The report, “Minimal Functional Driver Gene Heterogeneity Among Untreated Metastases,” looked at data from samples that have spread from the site of origin to another part of the body in 20 patients with breast, colorectal, endometrial, gastric, lung melanoma, pancreatic or prostate cancers. The researchers found within individual patients, driver gene mutations were common to all metastatic deposits.

Bert Vogelstein, M.D., and Kenneth Kinzler, Ph.D., co-directors of the Ludwig Center at the Johns Hopkins Kimmel Cancer Center, and Rachel Karchin, Ph.D., from the Johns Hopkins Institute for Computational Medicine, were involved in this study. 

Vogelstein noted that though there are thousands of mutations in every tumor, the only ones that matter are driver genes.

“If the driver gene mutations in different metastatic lesions from the same patient were heterogeneous, there would be little hope for new targeted therapies to induce clinically important remissions or cures,” Vogelstein said.

“Such therapies would shrink only a subset of the metastatic lesions, and the rest would continue to grow unabated.  Fortunately, this does not appear to be the case, providing optimism for the success of future targeted therapies, particularly when combinations of such therapies can be used.”

Driver gene mutations can be captured in single biopsies, providing essential information for therapeutic decision making.

“If numerous biopsies from different parts of the tumor were always required to capture this information, the task for the clinician and the discomfort to the patient would be much more challenging,” Vogelstein said.

The authors noted that it will be critical to extend this analysis to larger groups of patients and more cancer types to investigate whether minimal driver gene mutation heterogeneity is a general phenomenon of advanced disease.

Researchers from the Stanford University School of Medicine, Harvard University, and the Memorial Sloan Kettering Cancer Center were involved in the study and included Johannes Reiter, Alvin Makohon-Moore.

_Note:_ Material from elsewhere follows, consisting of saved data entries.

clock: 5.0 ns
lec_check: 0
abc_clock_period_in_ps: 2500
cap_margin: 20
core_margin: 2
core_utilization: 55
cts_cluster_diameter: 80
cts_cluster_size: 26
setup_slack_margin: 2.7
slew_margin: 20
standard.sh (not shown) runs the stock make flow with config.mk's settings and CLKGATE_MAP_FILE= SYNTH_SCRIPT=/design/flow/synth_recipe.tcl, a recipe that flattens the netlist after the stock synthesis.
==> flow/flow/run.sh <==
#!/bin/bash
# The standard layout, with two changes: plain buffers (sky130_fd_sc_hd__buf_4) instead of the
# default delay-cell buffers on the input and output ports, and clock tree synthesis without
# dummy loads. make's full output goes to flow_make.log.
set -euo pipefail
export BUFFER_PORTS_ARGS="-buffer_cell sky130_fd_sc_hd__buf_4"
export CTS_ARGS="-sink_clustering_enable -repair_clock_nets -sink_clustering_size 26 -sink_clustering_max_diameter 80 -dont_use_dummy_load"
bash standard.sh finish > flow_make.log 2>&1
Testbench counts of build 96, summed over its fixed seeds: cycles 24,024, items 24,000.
Context: an optimization exercise on an open-source flow, tuned for small area. The choices shown serve that exercise and are no tape-out recipe.
At most, simulation tests tie the RTL to the original design; equivalence was not proved.
Power and IR drop assume default switching activity.

==> run a: inputs <==
Design scc_top, start of the top module:
module scc_top
(
    input  logic               i_emuclk,
    input  logic               i_rst_n,
    input  logic [17:0]        i_req,
    output logic [7:0]         o_db,
    output logic signed [10:0] o_sound
);
export LEC_CHECK = 0
export CAP_MARGIN = 20
export CORE_MARGIN = 2
export CORE_UTILIZATION = 40
export SLEW_MARGIN = 20
export SYNTH_HIERARCHICAL = 1
create_clock -name core_clock -period 7.0 [get_ports {i_emuclk}]
standard.sh (not shown) runs the stock make flow with config.mk's settings and CLKGATE_MAP_FILE= SYNTH_SCRIPT=/design/flow/synth_recipe.tcl, a recipe that flattens the netlist after the stock synthesis.
==> flow/flow/run.sh <==
#!/bin/bash
set -euo pipefail
export CTS_ARGS="-sink_clustering_enable -repair_clock_nets -dont_use_dummy_load -sink_buffer_max_cap_derate 1.0 -buf_list {sky130_fd_sc_hd__clkbuf_8 sky130_fd_sc_hd__clkbuf_16} -root_buf sky130_fd_sc_hd__clkbuf_16 -tree_buf sky130_fd_sc_hd__clkbuf_16 -sink_clustering_buffer sky130_fd_sc_hd__clkbuf_8 -sink_clustering_size 16 -sink_clustering_max_diameter 55"
export BUFFER_PORTS_ARGS="-buffer_cell sky130_fd_sc_hd__buf_1"
bash standard.sh > standard.log 2>&1
==> run b: changes against run a <==
CORE_UTILIZATION = 55   (was 40)
==> comparison table <==
Result of the run: run b complete, no violations; run a complete, no violations
Share of the final layout cell area in sequential cells: run b 0.462; run a 0.456
Antenna violations before repair: run b 13; run a 11
GR Util met3: run b 0.0812; run a 0.0610
Met3 layer wire length in the routed design: run b 17700 um; run a 16300 um
Post-layout worst setup margin: run b 1.90 ns; run a 2.01 ns
Reported sequential group power: run b 6020 uW; run a 6000 uW
Number of DRC markers after the initial detailed-route iteration: run b 7596; run a 7478
Number of buffers created by CTS: run b 77; run a 87
Antenna diode count: run b 4; run a 2
Final design utilization: run b 0.598; run a 0.439
Part of the power in combinational logic: run b 0.179; run a 0.172
Clock latency of the later-clocked register in the worst-skew pair: run b 0.62 ns; run a 0.67 ns
Largest net degree at the start of global routing: run b 59; run a 85
R2r endpoint: run b snd_q[7]$_DFF_P_; run a snd_q[8]$_DFF_P_
Sw Share: run b 0.301; run a 0.297
Data required time of the critical path: run b 7.46 ns; run a 7.51 ns
Area of the multi-input gates: run b 0.0186 sq mm; run a 0.0186 sq mm
Non-filler cells in the finished layout: run b 4404; run a 4748
Fraction of final layout cells with drive strength greater than 1: run b 0.0530; run a 0.0563
Placed cells: run b 4323; run a 4658
Number of detailed-routing iterations run before antenna repair: run b 17; run a 12
Core Footprint: run b 0.0686 sq mm; run a 0.0947 sq mm
No functional check of the RTL was part of any run of this note.

---

==> v39: inputs <==
scc_top, a different RTL version from the one above (not shown whole).
// scc_top
module scc_top
(
    input  logic               i_emuclk,
    input  logic               i_rst_n,
    input  logic [17:0]        i_req,
    output logic [7:0]         o_db,
    output logic signed [10:0] o_sound
);
==> module scc_mix_add, before the edit <==
module scc_mix_add (input logic [9:0] a, input logic [9:0] b, output logic [9:0] s);
    assign s = a + b + 1'b1;
endmodule
Source: an optimization exercise on an open RTL-to-GDS flow (aim: small area). Production flows keep margins and buffers that such runs may drop. The RTL was checked by simulation tests, not by an equivalence proof against the original design. Power is estimated from default activity; no workload was simulated.

$ cat flow/design.v
module pkt_framer #(
  parameter int PAYLOAD_BYTES  = 40,
  parameter int FCS_BYTES      = 4,
  parameter int TIMEOUT_CYCLES = 64
) (
  input  logic                       clk_i,
  input  logic                       rst_i,
  input  logic                       in_valid_i,
  input  logic [7:0]                 in_data_i,
  input  logic                       in_sof_i,
  output logic                       in_ready_o,
  output logic                       crc_valid_o,
  output logic [8*PAYLOAD_BYTES-1:0] crc_data_o,
  input  logic                       crc_done_i,
  input  logic [31:0]                crc_value_i,
  output logic [15:0]                stat_ok_o,
  output logic [15:0]                stat_bad_o,
  output logic [15:0]                stat_drop_o,
  output logic                       out_valid_o,
  input  logic                       out_ready_i,
  output logic [8*PAYLOAD_BYTES-1:0] out_payload_o,
  output logic                       out_crc_ok_o,
  output logic                       out_timeout_o
);
  localparam int PW = 8 * PAYLOAD_BYTES;
  localparam int FW = 8 * FCS_BYTES;
  localparam int SW = PW + FW;
  logic [SW-1:0] sr_q;           
  logic [5:0]    cnt_q;
  logic          in_ready_q, active_q, crc_valid_q, out_valid_q;
  logic          ok_q, tmo_q;
  logic          accept, last_byte, waiting, tmo_hit, fcs_eq;
  logic [FW-1:0] fcs;
  assign accept    = in_valid_i & in_ready_q;
  assign last_byte = active_q & ~in_sof_i & cnt_q[5] & cnt_q[3] & cnt_q[1] & cnt_q[0];
  assign waiting   = ~in_ready_q & ~crc_valid_q & ~out_valid_q;
  assign tmo_hit   = (cnt_q == 6'd44);
  genvar j;
  generate
    for (j = 0; j < FCS_BYTES; j++) begin : g_fcs
      assign fcs[8*j +: 8] = sr_q[8*(FCS_BYTES-1-j) +: 8];
    end
  endgenerate
  assign fcs_eq = (crc_value_i == fcs);
  always_ff @(posedge clk_i or posedge rst_i) begin
    if (rst_i) begin
      in_ready_q  <= 1'b1;
      active_q    <= 1'b0;
      crc_valid_q <= 1'b0;
      out_valid_q <= 1'b0;
    end else begin
      active_q    <= in_ready_q & (active_q | (in_valid_i & in_sof_i));
      crc_valid_q <= accept & last_byte;
      if (in_ready_q) in_ready_q <= ~(in_valid_i & last_byte);
      else            in_ready_q <= out_valid_q & out_ready_i;
      if (out_valid_q) out_valid_q <= ~out_ready_i;
      else             out_valid_q <= waiting & (crc_done_i | tmo_hit);
    end
  end
  always_ff @(posedge clk_i) begin
    if (accept) sr_q <= {sr_q[SW-9:0], in_data_i};
    if (accept & in_sof_i)          cnt_q <= 6'd1;
    else if (in_valid_i | ~in_ready_q) cnt_q <= cnt_q + 6'd1;
    if (~out_valid_q) begin
      ok_q  <= crc_done_i & fcs_eq;
      tmo_q <= ~crc_done_i;
    end
  end
  logic [15:0] stat_ok_q, stat_bad_q, stat_drop_q;
  logic        hand_off, drop_inc, ok_inc, bad_inc;
  assign hand_off = out_valid_q & out_ready_i;
  assign drop_inc = accept & ~(active_q ^ in_sof_i);
  assign ok_inc   = hand_off & ok_q;
  assign bad_inc  = hand_off & ~ok_q;
  function automatic logic [15:0] sat_inc(input logic [15:0] v, input logic en);
    logic [15:0] t;
    logic        lo_ones, go;
    lo_ones = &v[7:0];
    go      = en & ~(lo_ones & (&v[15:8]));
    t[0]    = go;
    for (int i = 0; i < 7; i++) t[i+1] = t[i] & v[i];
    t[8]    = go & lo_ones;
    for (int i = 8; i < 15; i++) t[i+1] = t[i] & v[i];
    sat_inc = v ^ t;
  endfunction
  always_ff @(posedge clk_i or posedge rst_i) begin
    if (rst_i) begin
      stat_ok_q   <= '0;
      stat_bad_q  <= '0;
      stat_drop_q <= '0;
    end else begin
      stat_drop_q <= sat_inc(stat_drop_q, drop_inc);
      stat_ok_q   <= sat_inc(stat_ok_q,   ok_inc);
      stat_bad_q  <= sat_inc(stat_bad_q,  bad_inc);
    end
  end
  assign stat_ok_o   = stat_ok_q;
  assign stat_bad_o  = stat_bad_q;
  assign stat_drop_o = stat_drop_q;
  assign in_ready_o    = in_ready_q;
  assign crc_valid_o   = crc_valid_q;
  assign crc_data_o    = sr_q[SW-1:FW];
  assign out_valid_o   = out_valid_q;
  assign out_payload_o = sr_q[SW-1:FW];
  assign out_crc_ok_o  = ok_q;
  assign out_timeout_o = tmo_q;
endmodule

Jeffrey Gerold, Alexander Heyde, Marc Attiyeh, Zachary Kohutek, Collin Tokheim, Alexia Brown, Rayne DeBlasio, Juliana Niyazov, Amanda Zucker, Christine Iacobuzio-Donahue and Martin Nowak.

This work was supported by National Institutes of Health grants K99CA229991, CA179991,  F31CA180682, T32 CA160001-06, F31CA200266, U24CA204817, CA43460, as well as by the Lustgarten Foundation for Pancreatic Cancer Research, The Sol Goldman Center for Pancreatic Cancer Research, The Virginia and D. K. Ludwig Fund for Cancer Research, an Erwin Schrödinger fellowship, a Landry Cancer Biology fellowship, and the Office of Naval Research grant N00014-16-1-2914.

Kinzler and Vogelstein are founders of Personal Genome Diagnostics and are on the Scientific Advisory Board of Sysmex-Inostics. Vogelstein is also on the Scientific Advisory Boards of Exelixis GP. These companies and others have licensed technologies from Johns Hopkins, and both receive equity or royalties from these licenses. The terms of these arrangements are being managed by The Johns Hopkins University in accordance with its conflict of interest policies.